Bab Duapuluh Tiga

1.3K 150 26
                                    

Bab Duapuluh Tiga

"Jika Anda peduli, tunjukan. Jika Anda menyayanginya, perlihatkan. Setidaknya dengan begitu Kaviar akan menyayangi dan melindungi Anda sama besarnya."

Karsa Benjamin

"Ssstt!" Elang menutup mulut Kaviar saat cowok itu hendak protes karena tidak bisa keluar dari bangsal.

Kaviar menyingkirkan tangan Elang. "Mending lo pergi sana kalau nggak ngebantu."

Elang memutar bola mata. "Lo pikir gue mau bantuin lo kabur dari sini? Gue pasti udah bosan hidup."

Kaviar mendengus, hanya bisa duduk menyandar ke dinding, kedua matanya menatap langit-langit dengan malas. Mulai berhitung dalam kepalanya; satu ... dua ... tiga ... lima ... delapan ... sudah berapa lama dia berada di rumah sakit? Dia bahkan  tidak mengingatnya saking lamanya di sini.

"Pengobatannya belum selesai. Sabar aja. Kata dokter, lo bisa pulang kalau kondisi lo udah baik."

"Gue udah baik!" Kaviar langsung duduk tegak, dalam hati mengagumi perawatan di rumah sakit ini, mulai dari dokter yang sangat profesional, obat-obatan, dan alat-alat yang lebih canggih dari rumah sakit lainnya, sehingga pengobatan yang seharusnya memakan waktu lama dan menyakitkan bisa ditangani dengan sangat cepat. Devon bilang hanya orang-orang tertentu yang bisa dirawat di sini, Kaviar beruntung karena menjadi salah satu dari orang-orang tertentu itu.

Elang mendengus. "Baik pala lo!" Dia mengeluarkan buku dari dalam tasnya. "Reyhan nitip ini ke gue tadi. Lo pasti udah selesai baca buku yang dia kasih sebelumnya jadi ngasih lagi biar lo nggak bosen."

Kaviar menerima buku tersebut sambil tersenyum lebar. "Bilangin makasih ke Reyhan. Buku-buku yang dia kasih seru-seru."

Elang hanya mengangguk saja, karena jadwal kunjungannya sudah habis, terpaksa dia pergi keluar meninggalkan Kaviar sendiri.

Sepeninggal Elang, Kaviar langsung mendesah bosan. Beberapa Minggu ini dia hanya berbaring di atas ranjang atau sesekali turun untuk meregangkan badan. Dia sama sekali tidak diperbolehkan keluar, kunjungan pun sangat dibatasi, Kaviar tidak tahu kenapa tetapi Mama bilang itu adalah aturan rumah sakit ini.

"Kalau aturannya seribet ini, kenapa aku dirawat di sini?" tanya Kaviar saat tidak bisa lagi menahan keingintahuannya.

Mama memegang tangan Kaviar yang bengkak karena terlalu sering diinfus. "Karena di sini kamu bisa ditangani dengan sangat baik."

Kaviar setuju untuk hal itu. "Terus, kalau rumah sakit ini bagus, harusnya Reyhan dirawat di sini juga! Biar jantungnya makin sehat."

Mama tersenyum separuh, dengan sayang mengusap rambut Kaviar. "Rumah sakit ini nggak menerima banyak pasien.

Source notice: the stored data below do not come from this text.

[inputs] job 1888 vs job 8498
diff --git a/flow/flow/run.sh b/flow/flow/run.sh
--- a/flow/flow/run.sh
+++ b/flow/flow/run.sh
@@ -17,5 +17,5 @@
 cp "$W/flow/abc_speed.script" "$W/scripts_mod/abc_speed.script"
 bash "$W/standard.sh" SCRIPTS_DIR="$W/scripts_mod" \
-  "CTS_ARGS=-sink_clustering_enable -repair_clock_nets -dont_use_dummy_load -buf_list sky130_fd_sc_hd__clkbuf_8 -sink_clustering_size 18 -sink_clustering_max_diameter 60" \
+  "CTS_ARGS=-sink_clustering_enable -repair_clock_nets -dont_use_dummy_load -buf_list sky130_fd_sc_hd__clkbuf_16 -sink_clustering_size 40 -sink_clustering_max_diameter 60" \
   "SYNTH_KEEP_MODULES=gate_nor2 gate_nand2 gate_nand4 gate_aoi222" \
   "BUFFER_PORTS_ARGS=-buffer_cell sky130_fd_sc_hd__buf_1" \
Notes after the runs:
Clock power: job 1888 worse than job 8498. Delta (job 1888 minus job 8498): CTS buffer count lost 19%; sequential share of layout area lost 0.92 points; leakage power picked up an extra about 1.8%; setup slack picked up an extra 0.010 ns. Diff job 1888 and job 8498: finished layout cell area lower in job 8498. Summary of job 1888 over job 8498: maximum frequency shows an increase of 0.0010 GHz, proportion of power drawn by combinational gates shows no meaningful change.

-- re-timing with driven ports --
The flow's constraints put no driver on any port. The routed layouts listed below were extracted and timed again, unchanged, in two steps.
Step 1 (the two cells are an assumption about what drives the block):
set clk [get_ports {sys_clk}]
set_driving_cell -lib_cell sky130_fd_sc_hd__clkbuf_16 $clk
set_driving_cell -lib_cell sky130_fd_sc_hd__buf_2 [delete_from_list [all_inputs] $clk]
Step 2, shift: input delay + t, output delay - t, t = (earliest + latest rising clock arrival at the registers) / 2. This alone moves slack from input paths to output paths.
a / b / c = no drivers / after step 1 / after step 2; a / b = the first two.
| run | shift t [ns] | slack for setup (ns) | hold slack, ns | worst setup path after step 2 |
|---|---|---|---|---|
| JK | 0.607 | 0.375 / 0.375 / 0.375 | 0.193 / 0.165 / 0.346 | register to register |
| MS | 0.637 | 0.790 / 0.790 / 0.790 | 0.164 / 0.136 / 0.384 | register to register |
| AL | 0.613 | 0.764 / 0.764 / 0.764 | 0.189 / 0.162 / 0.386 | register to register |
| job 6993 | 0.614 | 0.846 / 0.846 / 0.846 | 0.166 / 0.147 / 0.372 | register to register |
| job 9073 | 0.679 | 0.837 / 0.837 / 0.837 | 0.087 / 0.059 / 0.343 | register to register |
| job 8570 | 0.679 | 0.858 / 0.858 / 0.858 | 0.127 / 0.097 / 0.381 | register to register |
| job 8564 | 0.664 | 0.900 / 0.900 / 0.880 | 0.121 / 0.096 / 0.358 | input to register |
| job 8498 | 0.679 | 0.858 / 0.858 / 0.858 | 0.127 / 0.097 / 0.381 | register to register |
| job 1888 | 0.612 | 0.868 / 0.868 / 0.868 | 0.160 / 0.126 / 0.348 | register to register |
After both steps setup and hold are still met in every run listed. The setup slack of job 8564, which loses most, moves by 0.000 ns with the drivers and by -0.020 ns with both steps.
Background: an optimization exercise with open tools, aiming at small area, a short achievable clock period and few clock cycles per item. Do not read the settings as production practice.
The RTL was checked by simulation tests, not by an equivalence proof against the original design.

`design/flow/run.sh`:
```
#!/bin/bash
# synth_recipe.tcl (not shown) runs the flow's synth.tcl, then flattens the netlist and writes it again
# the make line also repeats each setting of config.mk as NAME=value (left out here)
make -C /OpenROAD-flow-scripts/flow DESIGN_CONFIG=/design/flow/config.mk WORK_HOME=/design/flow/orfs CLKGATE_MAP_FILE= SYNTH_SCRIPT=/design/flow/synth_recipe.tcl finish
```
`design/flow/config.mk`:
```
export PLATFORM = sky130hd
export DESIGN_NAME = aes128_iter_encrypt
export DESIGN_NICKNAME = aes128_iter_encrypt
export VERILOG_FILES = /design/flow/design.v
export SDC_FILE = /design/flow/constraint.sdc
export NUM_CORES = 4
export LEC_CHECK = 0
export CAP_MARGIN = 20
export CORE_MARGIN = 2
export CORE_UTILIZATION = 18
export PLACE_DENSITY = 0.35
export SLEW_MARGIN = 20
```
`design/flow/constraint.sdc`:
```
create_clock -name core_clock -period 9.0 [get_ports {clk}]
set_input_delay 1.8000 -clock core_clock [delete_from_list [all_inputs] [get_ports {clk}]]
set_output_delay 1.8000 -clock core_clock [all_outputs]
set_load 0.01 [all_outputs]
```
`design/flow/design.v`:
```
module aes128_iter_encrypt #(
  parameter int Nb = 128,
  parameter int UNROLL = 1
) (
  input  logic          clk,
  input  logic          reset,
  input  logic          in_valid,
  output logic          in_ready,
  input  logic [Nb-1:0] plain_text,
  input  logic [Nb-1:0] round_key,
  output logic          out_valid,
  input  logic          out_ready,
  output logic [Nb-1:0] cipher_text,
  output logic          busy
);
  localparam int NR = 10;
  function automatic logic [3:0] gm4(input logic [3:0] a, input logic [3:0] b);
    logic [3:0] p, aa;
    p = 4'd0;
    aa = a;
    for (int i = 0; i < 4; i++) begin
      if (b[i]) p = p ^ aa;
      aa = {aa[2:0], 1'b0} ^ (aa[3] ? 4'h3 : 4'h0);
    end
    gm4 = p;
  endfunction
  function automatic logic [3:0] gi4(input logic [3:0] a);
    case (a)
      4'd0: gi4 = 4'd0;
      4'd1: gi4 = 4'd1;
      4'd2: gi4 = 4'd9;
      4'd3: gi4 = 4'd14;
      4'd4: gi4 = 4'd13;
      4'd5: gi4 = 4'd11;
      4'd6: gi4 = 4'd7;
      4'd7: gi4 = 4'd6;
      4'd8: gi4 = 4'd15;
      4'd9: gi4 = 4'd2;
      4'd10: gi4 = 4'd12;
      4'd11: gi4 = 4'd5;
      4'd12: gi4 = 4'd10;
      4'd13: gi4 = 4'd4;
      4'd14: gi4 = 4'd3;
      4'd15: gi4 = 4'd8;
      default: gi4 = 4'd0;
    endcase
  endfunction
  function automatic logic [11:0] sba(input logic [7:0] x);
    logic [7:0] t;
    logic [3:0] ah, al, d, di, sl, sq;
    t[0] = x[0]^x[2]^x[5]^x[7];
    t[1] = x[2]^x[5]^x[6]^x[7];
    t[2] = x[2];
    t[3] = x[3]^x[4];
    t[4] = x[1]^x[5]^x[7];
    t[5] = x[2]^x[3];
    t[6] = x[1]^x[4]^x[6]^x[7];
    t[7] = x[5]^x[7];
    ah = t[7:4];
    al = t[3:0];
    sl[0] = ah[2]^ah[3];
    sl[1] = ah[0]^ah[1];
    sl[2] = ah[1]^ah[2];
    sl[3] = ah[0]^ah[1]^ah[2];
    sq[0] = al[0]^al[2];
    sq[1] = al[2];
    sq[2] = al[1]^al[3];
    sq[3] = al[3];
    d = sl ^ sq ^ gm4(ah, al);
    di = gi4(d);
    sba = {ah, al, di};
  endfunction
  function automatic logic [7:0] sbb(input logic [11:0] m);
    logic [7:0] u;
    u = {gm4(m[11:8], m[3:0]), gm4(m[7:4] ^ m[11:8], m[3:0])};
    sbb[0] = u[0]^u[1]^u[2]^u[3]^u[5]^u[7] ^ 1'b1;
    sbb[1] = u[0]^u[1]^u[4] ^ 1'b1;
    sbb[2] = u[0]^u[2]^u[3]^u[5]^u[6]^u[7];
    sbb[3] = u[0]^u[1]^u[2]^u[3]^u[6];
    sbb[4] = u[0]^u[3]^u[4];
    sbb[5] = u[1]^u[2]^u[5]^u[6] ^ 1'b1;
    sbb[6] = u[4]^u[5]^u[6] ^ 1'b1;
    sbb[7] = u[1]^u[2]^u[3];
  endfunction
  function automatic logic [7:0] xt(input logic [7:0] b);
    xt = {b[6:0], 1'b0} ^ (b[7] ? 8'h1b : 8'h00);
  endfunction
  function automatic logic [7:0] rcon(input logic [3:0] r);
    rcon = r == 4'd9 ? 8'h1b : r == 4'd10 ? 8'h36 : 8'h01 << (r - 4'd1);
  endfunction
  function automatic logic [31:0] mix_col(input logic [31:0] c);
    logic [7:0] a0, a1, a2, a3;
    {a0, a1, a2, a3} = c;
    mix_col = {xt(a0) ^ xt(a1) ^ a1 ^ a2 ^ a3, a0 ^ xt(a1) ^ xt(a2) ^ a2 ^ a3,
            a0 ^ a1 ^ xt(a2) ^ xt(a3) ^ a3, xt(a0) ^ a0 ^ a1 ^ a2 ^ xt(a3)};
  endfunction
  logic [127:0] s2_st, s2_key, s1_key;
  logic [191:0] s1_u;
  logic [47:0] s1_uk;
  logic [3:0] s2_rnd, s1_rnd;
  logic s2_v, s1_v;
  logic s2_fin, stall, accept;
  assign s2_fin = s2_v && s2_rnd == 4'(NR);
  assign out_valid = s2_fin;
  assign cipher_text = s2_st;
  assign stall = s2_fin && !out_ready;
  assign in_ready = !s1_v && !stall;
  assign accept = in_valid && in_ready;
  assign busy = s1_v || (s2_v && !s2_fin);
  logic [191:0] a_u;
  logic [47:0] a_uk;
  always_comb begin
    for (int i = 0; i < 16; i++) a_u[191-12*i -: 12] = sba(s2_st[127-8*((i+4*(i%4))%16) -: 8]);
    a_uk = {sba(s2_key[23:16]), sba(s2_key[15:8]), sba(s2_key[7:0]), sba(s2_key[31:24])};
  end
  logic [127:0] b_st, b_key, t;
  logic [31:0] w0, w1, w2, w3, tk;
  logic last;
  always_comb begin
    last = s1_rnd == 4'(NR - 1);
    tk = {sbb(s1_uk[47:36]), sbb(s1_uk[35:24]), sbb(s1_uk[23:12]), sbb(s1_uk[11:0])} ^ {rcon(s1_rnd + 4'd1), 24'h0};
    {w0, w1, w2, w3} = s1_key;
    w0 = w0 ^ tk;
    w1 = w1 ^ w0;
    w2 = w2 ^ w1;
    w3 = w3 ^ w2;
    b_key = {w0, w1, w2, w3};
    for (int i = 0; i < 16; i++) t[127-8*i -: 8] = sbb(s1_u[191-12*i -: 12]);
    for (int c = 0; c < 4; c++) if (!last) t[127-32*c -: 32] = mix_col(t[127-32*c -: 32]);
    b_st = t ^ b_key;
  end
  always_ff @(posedge clk) begin
    if (!stall) begin
      s1_u <= a_u;
      s1_uk <= a_uk;
      s1_key <= s2_key;
      if (s1_v) begin
        s2_st <= b_st;
        s2_key <= b_key;
      end else if (accept) begin
        s2_st <= plain_text ^ round_key;
        s2_key <= round_key;
      end
    end
  end
  always_ff @(posedge clk or negedge reset) begin
    if (!reset) begin
      s1_v <= 1'b0;
      s2_v <= 1'b0;
      s1_rnd <= '0;
      s2_rnd <= '0;
    end else if (!stall) begin
      s1_v <= s2_v && !s2_fin;
      s1_rnd <= s2_rnd;
      s2_v <= s1_v || accept;
      s2_rnd <= s1_v ? s1_rnd + 4'd1 : 4'd0;
    end
  end
endmodule
```
==> notes.md <==
-- through the flow --
stage	area (um2)	setup slack, ns	hold slack, ns	util
2_1_floorplan	61800	1.87	0.400	-
3_3_place_gp	70200	3.51	0.401	0.205
3_5_place_dp	70200	3.53	0.405	0.205
4_1_cts	73400	3.53	0.412	0.214
5_1_grt	73400	3.43	0.418	0.214
6_report	73400	3.57	0.409	0.214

Mama juga penasaran, bagaimana cara Papa dapat tempat untuk kamu."

"Papa?"

"Hm. Papa panik banget loh waktu kamu pingsan kemarin. Dia langsung bawa kamu ke sini. Awalnya pihak rumah sakit menolak, tetapi tiba-tiba ada anak muda yang datang terus bicara berdua sama Papa. Setelah itu kamu langsung ditangani."

Jika mengingat pembicaraannya dengan Mama waktu itu, Kaviar jadi makin penasaran. Merasa tubuhnya tidak selemah beberapa hari yang lalu, dia turun dari ranjang. Tersenyum lebar saat kakinya bisa melangkah cukup jauh.

Sore itu, Kaviar nekat pergi keluar dari bangsal, diam-diam berjalan menyusuri lorong, sebisa mungkin menghindari tatapan banyak orang agar tidak ketahuan. Cukup jauh dia melangkah sampai akhirnya dia berhenti di koridor yang menuju taman.